Featured Photo courtesy of the Milwaukee Neighborhood News Service. Check out their coverage of ACTS Housing and other fantastic neighborhood news HERE
Witnessing a family’s success reminds us why we do this work.
When visiting the Lee’s home, I couldn’t help but notice the beautifully stained, winding staircase and detailed, polished handrail when I first entered the house. It is an exceptionally crafted staircase, in an exceptionally beautiful front room. Newly stained floors, furniture neatly arranged and welcoming, an open floor plan leading into the kitchen. On this particular day—and I imagine many others— the fragrant kitchen aromas were incredible. ACTS realtor Blia was by the stove helping Phua, Phua’s daughter, and their friend Linda finish preparing a couple big pots of soup full of leafy green vegetables.
Reverend Lee had invited the ACTS team for lunch as a thank you for supporting him with the purchase and rehab of his home, and to show us all they had accomplished in reclaiming this once vacant, vandalized foreclosure. During lunch, Rev. Lee explained why the spindles on the staircase were mismatched, although not one of us had noticed. He said they had bargain-shopped for replacement spindles, and couldn’t find a matched set. They frequented thrift stores and discount furniture stores for most of their furniture. He pointed to a beautiful hutch cabinet in the kitchen and proudly explained that it had cost only a few hundred dollars. After some elbow grease and re-staining, it looked like it cost two thousand.

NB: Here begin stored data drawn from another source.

File: config.mk
export PLATFORM = sky130hd
export DESIGN_NAME = async_transmitter
export DESIGN_NICKNAME = async_transmitter
export VERILOG_FILES = /design/flow/design.v
export SDC_FILE = /design/flow/constraint.sdc
export NUM_CORES = 4
export LEC_CHECK = 1
export CORE_UTILIZATION = 30
File: constraint.sdc
current_design async_transmitter

set clk_period 3.6
set clk_io_pct 0.2

create_clock -name clk0 -period $clk_period [get_ports {clk}]

set non_clock_inputs [all_inputs -no_clocks]
set_input_delay [expr $clk_period * $clk_io_pct] -clock clk0 $non_clock_inputs
set_output_delay [expr $clk_period * $clk_io_pct] -clock clk0 [all_outputs]
File: design.v
module async_transmitter(clk, TxD_start, TxD_data, TxD, TxD_busy);
input clk, TxD_start;
input [7:0] TxD_data;
output TxD, TxD_busy;
assign LEDG = TxD_data;
parameter ClkFrequency = 50000000;	 
parameter Baud = 115200;
parameter RegisterInputData = 1;	 
parameter BaudGeneratorAccWidth = 16;
reg [BaudGeneratorAccWidth:0] BaudGeneratorAcc;
wire [BaudGeneratorAccWidth:0] BaudGeneratorInc = ((Baud<<(BaudGeneratorAccWidth-4))+(ClkFrequency>>5))/(ClkFrequency>>4);
wire BaudTick = BaudGeneratorAcc[BaudGeneratorAccWidth];
wire TxD_busy;
always @(posedge clk) if(TxD_busy) BaudGeneratorAcc <= BaudGeneratorAcc[BaudGeneratorAccWidth-1:0] + BaudGeneratorInc;
reg [3:0] state;
wire TxD_ready = (state==0);
assign TxD_busy = ~TxD_ready;
reg [7:0] TxD_dataReg;
always @(posedge clk) if(TxD_ready & TxD_start) TxD_dataReg <= TxD_data;
wire [7:0] TxD_dataD = RegisterInputData ? TxD_dataReg : TxD_data;
always @(posedge clk)
case(state)
	4'b0000: if(TxD_start) state <= 4'b0001;
	4'b0001: if(BaudTick) state <= 4'b0100;
	4'b0100: if(BaudTick) state <= 4'b1000;   
	4'b1000: if(BaudTick) state <= 4'b1001;   
	4'b1001: if(BaudTick) state <= 4'b1010;   
	4'b1010: if(BaudTick) state <= 4'b1011;   
	4'b1011: if(BaudTick) state <= 4'b1100;   
	4'b1100: if(BaudTick) state <= 4'b1101;   
	4'b1101: if(BaudTick) state <= 4'b1110;   
	4'b1110: if(BaudTick) state <= 4'b1111;   
	4'b1111: if(BaudTick) state <= 4'b0010;   
	4'b0010: if(BaudTick) state <= 4'b0011;   
	4'b0011: if(BaudTick) state <= 4'b0000;   
	default: if(BaudTick) state <= 4'b0000;
endcase
reg muxbit;
always @( * )
case(state[2:0])
	3'd0: muxbit <= TxD_dataD[0];
	3'd1: muxbit <= TxD_dataD[1];
	3'd2: muxbit <= TxD_dataD[2];
	3'd3: muxbit <= TxD_dataD[3];
	3'd4: muxbit <= TxD_dataD[4];
	3'd5: muxbit <= TxD_dataD[5];
	3'd6: muxbit <= TxD_dataD[6];
	3'd7: muxbit <= TxD_dataD[7];
endcase
reg TxD;
always @(posedge clk) TxD <= (state<4) | (state[3] & muxbit);   
endmodule
File: run.sh
#!/bin/bash
# OpenROAD 26Q1-2900-gdf79404cd8, Yosys 0.63+post, stock flow scripts
make -C /OpenROAD-flow-scripts/flow DESIGN_CONFIG=/design/flow/config.mk WORK_HOME=/design/flow/orfs finish
==> Changelog: implementation <==
### Implementation results

* Met2 WL at a little under 900 um
* Final instance area at about 0.0017 mm^2
* Rows at 24
* Global-route wire length before repair at between 3 and 4 mm
* PostCTS Resize Cnt at 0
* Post-synth EDFFs at 29
* Clock latency (worst-skew pair) at about 0.27 ns
* 1st-iter DRT viols at 31
* Clock sink total at 30
* Asr flop ratio synth at 0
* GRT Util Overall at 0.09684
* Met1 wire length at between 1 and 1.5 mm
* CTS tree: done
* Hold Crit Class: register to register
* Post-placement cell count at approximately 160
* Critical Path Fanout Max at 19
* Fin. Hold Viols at 0
* Lkg Pwr at 0.5879 nW
* Commonest flop: edfxtp_1
* Router iterations before antenna repair at 6
* Area post-placement at 0.001539 mm^2
* Die Size at approximately 0.005 mm^2
* Clock Skew at between 0.009 and 0.01 ns
* CP Launch Type: register
* Fin util at 0.3776
* P&R area growth vs syn at 20.27%
* Syn_area_per_cell at between 10 and 15 um^2
* Final Setup Violations at 0
* Post-DRT Antenna Nets at 0
* Arrival @ worst endpoint at between 2 and 2.5 ns
* Largest net degree at the start of global routing at 20
* Met3 WL at 107 um
* Die height at roughly 70 um
* Clk root buf: clkbuf_8
* Core Area at around 0.0044 mm^2
* I/O Buffers at 11
* Reg clk slew, reported paths at approximately 0.06 ns
* DP HPWL at 1.434 mm
* Total power at 0.7322 mW
* Yosys cell count at ~100
* Cell count after synthesis at about 100
* Antenna Cells at 0
* Unrepaired setup endpoints after global routing: false
* Final wirelength at approximately 2.1 mm
* Max Used Layer: met4
* Post-synth seq share at 0.6473
* Status: finished clean
* WP data required at around 2.9 ns
* Setup CP Type: register to output port
* Routed len/inst at 12.19 um
* Combinational share of power at 0.013
* Net Sw Frac at 0.1642
* TritonCTS buffer count at 5
* Synth Register Bits at 30
* Post-CTS setup buffer count at 0
* Non-Filler Instances at approximately 170
* DRC at 0
* Setup TNS at 0 ns
* Clock network power share at 0.470
* Hold_buf cts at 0
* Ports at 12
* Total power per unit cell area at approximately 440 mW/mm^2
* Most numerous logic cell after layout: edfxtp_1
* Fin crit share at 0.7895
* Top Layout Cells: edfxtp_1 (29), clkdlybuf4s50_1 (11)
* Distinct cells, synth at 30
* Post-synthesis chip area from yosys at approximately 0.0014 mm^2
* Max Freq at 351.8 MHz
* YS warnings at 2
* Overflow after GRT at 0
* FP Core Util at 0.3139
* Layout cells sized above 1 at 0.1102
* Antenna violations before repair at 0
* Worst rel slew slack at 0.5486
* Worst-Margin Slew at roughly 0.68 ns
* Final-report max-slew violation count at 0
* Vias in the first global route at ~770
* Critical Path Sink Type: output port
* P_sw at about 0.12 mW
* DR vias at about 780
* Tool Warnings at 25
* Clock buffer depth at 2
* Vias/cell at 4.588
* Die width at 69.73 um
* Max-Cap Viols at 0
* Seq pwr share at 0.517
* Cell Area, Synth at between 0.001 and 0.0015 mm^2
* VDD IR max at around 0.31 mV
* Pint at 0.6120 mW
* Period minus WS final at around 2.8 ns
* H-tree Lvls at 2
* Gpl congestion at between 0.7 and 0.8
==> critical path: stages, from the launching register on <==
cell,delay (ns)
edfxtp_1,0.52
nor4_1,0.39
inv_1,0.40
clkdlybuf4s50_1,0.52
==> per-stage QoR <==
stage	hold WS [ns]	worst slack [ns]
after global placement	0.5614	1.080
after CTS	0.5818	0.7059
after global routing	0.6411	0.5816
after detailed placement	0.5680	1.025
after floorplan	0.5413	1.773
final	0.5822	0.7578
==> sequential cells by signal (all words and copies together), names as in the netlist <==
signal,cells
BaudGeneratorAcc,17
TxD_dataReg,8
TxD,1
state,4
==> synth_stat cells (2+ instances only) <==
cell / instances / area, um^2
o21ai_0: 2 / 10.01
xor2_1: 7 / 61.31
nor2b_1: 2 / 12.51
nand3_1: 4 / 20.02
clkbuf_1: 2 / 7.510
xnor2_1: 7 / 61.31
a21oi_1: 7 / 35.03
nand2_1: 7 / 26.28
edfxtp_1: 29 / 870.8
nand4_1: 2 / 12.51
inv_1: 5 / 18.77
mux4_2: 2 / 45.04
nor2_1: 6 / 22.52
a21o_1: 2 / 15.01
nor3_1: 3 / 15.01
==> metal layers <==
metal,GRT usage,up-vias
met5,0,-
met2,0.1294,16
met3,0.03097,4
met1,0.1663,358
li1,-,402
met4,0.01556,0
==> kinds of logic after synthesis <==
kind of cell	Yosys count	synth area share
simple gates	31	0.1173
flops	30	0.6473
compound gates	15	0.07454
xor+xnor	14	0.08909
mux	3	0.04000
buf+inv	8	0.02273
fa+ha+maj	1	0.009089
==> power groups by stage <==
stage	combinational, mW	sequential (mW)	clock (mW)
6_report	0.00958	0.378	0.344
4_1_cts	0.00972	0.378	0.356
5_1_grt	0.0103	0.378	0.371
==> worst paths after layout <==
path / startpoint / end / slack, ns / depth (start not counted)
min reg2reg: BaudGeneratorAcc[15] / BaudGeneratorAcc[15] / 0.58 / 1
max reg2reg: state[0] / state[3] / 1.69 / 3
max: state[0] / TxD_busy / 0.76 / 3
min: BaudGeneratorAcc[15] / BaudGeneratorAcc[15] / 0.58 / 1
==> area by class of cell <==
class                      count  area (um^2)
fill                         404         2729
sequential                    30        890.9
multi-input combinational     64        454.2
timing repair buffer          11        110.1
clock buffer                   7        86.33
tap                           52        65.06
clock inverter                 1        30.03
inverter                       5        18.77
Power figures rest on the tool's default switching activity, not on a simulated workload.
==> ./run.sh <==
#!/bin/bash
# OpenROAD 26Q1-2900-gdf79404cd8, Yosys 0.63+post, stock flow scripts
make -C /OpenROAD-flow-scripts/flow DESIGN_CONFIG=/design/flow/config.mk WORK_HOME=/design/flow/orfs finish
==> ./config.mk <==
export PLATFORM = sky130hd
export DESIGN_NAME = AdderOverflow
export DESIGN_NICKNAME = AdderOverflow
export VERILOG_FILES = /design/flow/design.v
export SDC_FILE = /design/flow/constraint.sdc
export NUM_CORES = 4
export LEC_CHECK = 1
export CORE_AREA = 10 10 74 74
export DIE_AREA = 0 0 84 84
==> ./constraint.sdc <==
current_design AdderOverflow

set clk_period 11.1
set clk_io_pct 0.2

create_clock -name clk0 -period $clk_period

set non_clock_inputs [all_inputs -no_clocks]
set_input_delay [expr $clk_period * $clk_io_pct] -clock clk0 $non_clock_inputs
set_output_delay [expr $clk_period * $clk_io_pct] -clock clk0 [all_outputs]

After eating more homemade egg rolls than I care to admit, I accompanied members of the ACTS team and the Lee family to the living room to see a before-during-and-after slide show that Rev. Lee had put together. He explained how he worked with members of his church, friends, and family to do the necessary demolition and repairs.
As I sunk into their comfortable couch, chuckling at pictures of teenagers with sledge hammers, I was reminded of the homes I grew up in. I come from a family of pastors, and I learned very early that a pastor’s home is practically a community center with an open door. If anyone has mastered hospitality, it’s a good pastor.
Rev Lee, Phua and their family exemplify true hospitality. They took on a project and invited the community to participate in it. They built a home for their children to rest and play in, for their friends and church members to congregate and pray in–a home with a kitchen big enough to feed a dozen ACTS team members that day, and surely countless other friends in days to come.
The Lees demonstrate that owning a home is bigger than completing a real estate transaction, bigger than countless rehab projects and pinching pennies – a home holds the potential to nourish families, bring people of all types around the table, and ultimately, heal communities. Helping families like the ever hospitable Lees is exactly why ACTS Housing exists, and that family shows us all what home ownership can do.